Fuckты
Fuckты читать книгу онлайн
Ставший знаковым роман о поколении нулевых в новом издании.
Герои молоды, свободны и порочны, для них жизнь — это бегство по порочному кругу. В их крови похоть, безнаказанность и немного любви. Их враг — любопытство. Их козырь — желание бороться до конца.
«Каждый из нас бегал по порочному кругу… Или хотя бы тайно об этом мечтал…»
Внимание! Книга может содержать контент только для совершеннолетних. Для несовершеннолетних чтение данного контента СТРОГО ЗАПРЕЩЕНО! Если в книге присутствует наличие пропаганды ЛГБТ и другого, запрещенного контента - просьба написать на почту [email protected] для удаления материала
— Я дура.
— Знаю, ты хочешь, чтобы я тебе соврал, и каким я тогда, на хрен, буду другом?

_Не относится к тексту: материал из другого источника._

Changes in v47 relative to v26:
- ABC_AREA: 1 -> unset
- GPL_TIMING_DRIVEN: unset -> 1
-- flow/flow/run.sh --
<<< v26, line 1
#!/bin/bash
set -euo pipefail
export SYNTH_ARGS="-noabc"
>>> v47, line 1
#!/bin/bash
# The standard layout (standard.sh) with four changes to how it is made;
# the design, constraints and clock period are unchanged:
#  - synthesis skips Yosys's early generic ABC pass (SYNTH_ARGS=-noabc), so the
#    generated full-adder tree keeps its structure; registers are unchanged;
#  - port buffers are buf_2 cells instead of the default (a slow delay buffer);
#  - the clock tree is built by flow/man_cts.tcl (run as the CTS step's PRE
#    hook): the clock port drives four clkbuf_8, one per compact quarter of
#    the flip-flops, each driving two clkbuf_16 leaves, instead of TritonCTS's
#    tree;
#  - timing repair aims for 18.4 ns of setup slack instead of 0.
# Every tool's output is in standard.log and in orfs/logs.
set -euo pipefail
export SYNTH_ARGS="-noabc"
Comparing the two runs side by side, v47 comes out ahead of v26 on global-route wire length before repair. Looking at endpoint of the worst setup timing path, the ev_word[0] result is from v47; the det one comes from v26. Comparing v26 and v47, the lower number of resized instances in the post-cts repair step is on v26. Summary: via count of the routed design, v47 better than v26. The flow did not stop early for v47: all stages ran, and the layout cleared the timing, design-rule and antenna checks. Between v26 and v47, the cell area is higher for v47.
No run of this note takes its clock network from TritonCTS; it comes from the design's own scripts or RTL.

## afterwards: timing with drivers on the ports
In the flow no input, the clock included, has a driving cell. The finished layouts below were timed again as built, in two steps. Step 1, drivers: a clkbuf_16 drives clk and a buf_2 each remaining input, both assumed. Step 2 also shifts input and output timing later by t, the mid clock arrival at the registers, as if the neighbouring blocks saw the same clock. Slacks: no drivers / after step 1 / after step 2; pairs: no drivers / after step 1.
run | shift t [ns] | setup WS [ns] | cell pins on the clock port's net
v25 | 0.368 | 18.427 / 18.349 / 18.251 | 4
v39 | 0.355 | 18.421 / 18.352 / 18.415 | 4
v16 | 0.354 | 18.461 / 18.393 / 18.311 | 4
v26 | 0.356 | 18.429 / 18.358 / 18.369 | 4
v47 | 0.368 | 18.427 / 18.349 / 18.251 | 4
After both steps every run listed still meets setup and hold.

— А что толку от правды? — …Надо было ему соврать. И ему соврать. И всем им надо было врать…
— Было бы лучше?
— Просто нельзя людям говорить всей правды, они из-за этой правды уходят в поисках новой неправды.
— Правда?
— Не знаю, но мне так кажется.
— Хочешь пива? — спросил он, глядя исподлобья.
— И на лавочке посидим.
— Я тут недавно ужинала в «Галерее» с братом, и мы обсуждали то, как классно сидеть на лавочке с пивом. Но почему-то это роскошь. Он со своей мужской компанией недавно уехал с корпоратива, и они сели на скамейку перед домом…
— Хайнекен? — мы зашли в самую обычную белую палатку с прилавком, холодильником с выгнутым стеклом и пивом за сорок шесть рублей.
Вот, говорят, что евреи жадные, а я никогда не платила за себя, если рядом был еврей. Все не так, как нам говорят.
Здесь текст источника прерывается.